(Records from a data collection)

-- Opening Marker --

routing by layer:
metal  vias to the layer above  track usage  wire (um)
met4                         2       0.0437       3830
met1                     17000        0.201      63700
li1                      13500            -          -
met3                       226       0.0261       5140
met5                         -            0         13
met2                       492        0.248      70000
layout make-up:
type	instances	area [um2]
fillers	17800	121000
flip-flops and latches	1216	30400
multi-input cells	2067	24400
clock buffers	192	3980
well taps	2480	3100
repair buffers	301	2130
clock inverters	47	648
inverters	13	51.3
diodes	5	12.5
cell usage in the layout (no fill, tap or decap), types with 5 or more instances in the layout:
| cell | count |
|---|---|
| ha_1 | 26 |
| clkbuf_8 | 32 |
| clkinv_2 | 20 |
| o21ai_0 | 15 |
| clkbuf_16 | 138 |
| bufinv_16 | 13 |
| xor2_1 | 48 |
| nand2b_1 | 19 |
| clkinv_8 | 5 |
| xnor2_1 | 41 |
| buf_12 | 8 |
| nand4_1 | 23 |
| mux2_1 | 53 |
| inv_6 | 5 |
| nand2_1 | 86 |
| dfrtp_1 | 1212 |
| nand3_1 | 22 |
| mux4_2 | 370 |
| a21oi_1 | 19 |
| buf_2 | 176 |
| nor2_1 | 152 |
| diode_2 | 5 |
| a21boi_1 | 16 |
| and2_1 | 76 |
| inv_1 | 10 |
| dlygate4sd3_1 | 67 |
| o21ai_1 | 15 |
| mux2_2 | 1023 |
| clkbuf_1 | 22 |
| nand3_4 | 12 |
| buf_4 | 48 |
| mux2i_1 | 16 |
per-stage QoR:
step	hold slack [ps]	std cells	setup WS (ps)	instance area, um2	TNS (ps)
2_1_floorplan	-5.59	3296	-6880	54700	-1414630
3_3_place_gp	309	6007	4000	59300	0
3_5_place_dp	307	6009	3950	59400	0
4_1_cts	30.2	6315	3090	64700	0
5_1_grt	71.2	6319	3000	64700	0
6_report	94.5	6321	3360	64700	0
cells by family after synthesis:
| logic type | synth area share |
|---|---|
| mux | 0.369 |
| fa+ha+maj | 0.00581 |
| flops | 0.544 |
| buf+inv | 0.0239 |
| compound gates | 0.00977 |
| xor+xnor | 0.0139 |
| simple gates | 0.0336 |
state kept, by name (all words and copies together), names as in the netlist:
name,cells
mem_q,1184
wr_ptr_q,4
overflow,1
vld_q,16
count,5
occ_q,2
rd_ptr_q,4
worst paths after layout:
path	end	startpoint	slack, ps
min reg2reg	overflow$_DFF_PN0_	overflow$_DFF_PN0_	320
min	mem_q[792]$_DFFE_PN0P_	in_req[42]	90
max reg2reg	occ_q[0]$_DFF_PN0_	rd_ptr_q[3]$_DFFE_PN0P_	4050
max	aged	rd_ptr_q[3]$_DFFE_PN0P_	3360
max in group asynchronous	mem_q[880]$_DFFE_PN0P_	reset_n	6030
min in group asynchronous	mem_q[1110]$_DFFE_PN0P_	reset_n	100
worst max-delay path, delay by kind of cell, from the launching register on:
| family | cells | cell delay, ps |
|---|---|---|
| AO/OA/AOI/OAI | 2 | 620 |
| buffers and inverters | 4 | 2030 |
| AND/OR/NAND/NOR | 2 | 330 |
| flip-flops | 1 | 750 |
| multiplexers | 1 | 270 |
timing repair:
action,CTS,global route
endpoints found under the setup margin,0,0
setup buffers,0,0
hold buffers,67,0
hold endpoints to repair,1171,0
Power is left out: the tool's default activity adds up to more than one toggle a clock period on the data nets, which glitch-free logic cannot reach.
### src/rtl/riscv_multi_pkg.sv
// Shared encodings for the multicycle RISC-V control path: FSM states,
// opcodes, funct3 values and every datapath mux/ALU select encoding.
// Pure declarations; no logic, no latency, no flow control.
package riscv_multi_pkg;

    typedef enum logic [3:0] {
        S_FETCH    = 4'd0,
        S_DECODE   = 4'd1,
        S_MEMADR   = 4'd2,
        S_MEMREAD  = 4'd3,
        S_MEMWB    = 4'd4,
        S_MEMWRITE = 4'd5,
        S_EXECUTER = 4'd6,
        S_EXECUTEI = 4'd7,
        S_ALUWB    = 4'd8,
        S_JAL      = 4'd9,
        S_BRANCH   = 4'd10
    } state_t;

    // Major opcodes handled by the sequencer
    localparam logic [6:0] OP_LOAD   = 7'b0000011;
    localparam logic [6:0] OP_STORE  = 7'b0100011;
    localparam logic [6:0] OP_RTYPE  = 7'b0110011;
    localparam logic [6:0] OP_ITYPE  = 7'b0010011;
    localparam logic [6:0] OP_JAL    = 7'b1101111;
    localparam logic [6:0] OP_BRANCH = 7'b1100011;

    // funct3 values used by the ALU decoder and branch evaluation
    localparam logic [2:0] F3_ADD  = 3'b000;
    localparam logic [2:0] F3_SLT  = 3'b010;
    localparam logic [2:0] F3_XOR  = 3'b100;
    localparam logic [2:0] F3_OR   = 3'b110;
    localparam logic [2:0] F3_AND  = 3'b111;
    localparam logic [2:0] F3_BEQ  = 3'b000;
    localparam logic [2:0] F3_BNE  = 3'b001;
    localparam logic [2:0] F3_BLT  = 3'b100;
    localparam logic [2:0] F3_BGE  = 3'b101;
    localparam logic [2:0] F3_BLTU = 3'b110;
    localparam logic [2:0] F3_BGEU = 3'b111;

    // ALU operation select
    localparam logic [2:0] ALU_ADD = 3'b000;
    localparam logic [2:0] ALU_SUB = 3'b001;
    localparam logic [2:0] ALU_AND = 3'b010;
    localparam logic [2:0] ALU_OR  = 3'b011;
    localparam logic [2:0] ALU_XOR = 3'b100;
    localparam logic [2:0] ALU_SLT = 3'b101;

    // Result bus source
    localparam logic [1:0] RES_ALUOUT = 2'b00;
    localparam logic [1:0] RES_DATA   = 2'b01;
    localparam logic [1:0] RES_ALURES = 2'b10;

    // ALU operand sources
    localparam logic [1:0] ASEL_PC    = 2'b00;
    localparam logic [1:0] ASEL_OLDPC = 2'b01;
    localparam logic [1:0] ASEL_RS1   = 2'b10;
    localparam logic [1:0] BSEL_RS2   = 2'b00;
    localparam logic [1:0] BSEL_XIMM  = 2'b01;
    localparam logic [1:0] BSEL_FOUR  = 2'b10;

    // Immediate format select
    localparam logic [1:0] IMM_I = 2'b00;
    localparam logic [1:0] IMM_S = 2'b01;
    localparam logic [1:0] IMM_B = 2'b10;
    localparam logic [1:0] IMM_J = 2'b11;

    // Immediate format implied by the opcode; I-format for anything without
    // a dedicated encoding so loads and I-type ALU ops fall out naturally.
    function automatic logic [1:0] imm_sel_from_opcode(input logic [6:0] op);
        case (op)
            OP_STORE:  return IMM_S;
            OP_BRANCH: return IMM_B;
            OP_JAL:    return IMM_J;
            default:   return IMM_I;
        endcase
    endfunction

endpackage
File: config.mk
export PLATFORM = sky130hd
export DESIGN_NAME = card_shoe
export DESIGN_NICKNAME = d
export VERILOG_FILES = /design/src/rtl/blackjack_pkg.sv /design/src/rtl/card_decode.sv /design/src/rtl/card_shoe.sv
export SDC_FILE = /design/constraint.sdc
export NUM_CORES = 1
export LEC_CHECK = 0
export ABC_AREA = 1
export CAP_MARGIN = 20
export CORE_MARGIN = 2
export CORE_UTILIZATION = 25
export DETAILED_ROUTE_END_ITERATION = 8
export SKIP_LAST_GASP = 1
export SLEW_MARGIN = 20
export SYNTH_ARGS = -nofsm -noshare
export SYNTH_HDL_FRONTEND = slang
export SYNTH_SLANG_ARGS = --single-unit
File: constraint.sdc
create_clock -name clk -period 4.1 [get_ports clk]
set_clock_uncertainty 0.2 [all_clocks]
set_input_delay 1.025 -clock clk [delete_from_list [all_inputs] [get_ports clk]]
set_output_delay 1.025 -clock clk [all_outputs]
set_load 0.03 [all_outputs]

-- Closing Marker --

* Your goal: Lines that include the word "flops" are to be extracted from the data above.

* Response area:
flip-flops and latches	1216	30400
| flops | 0.544 |
| flip-flops | 1 | 750 |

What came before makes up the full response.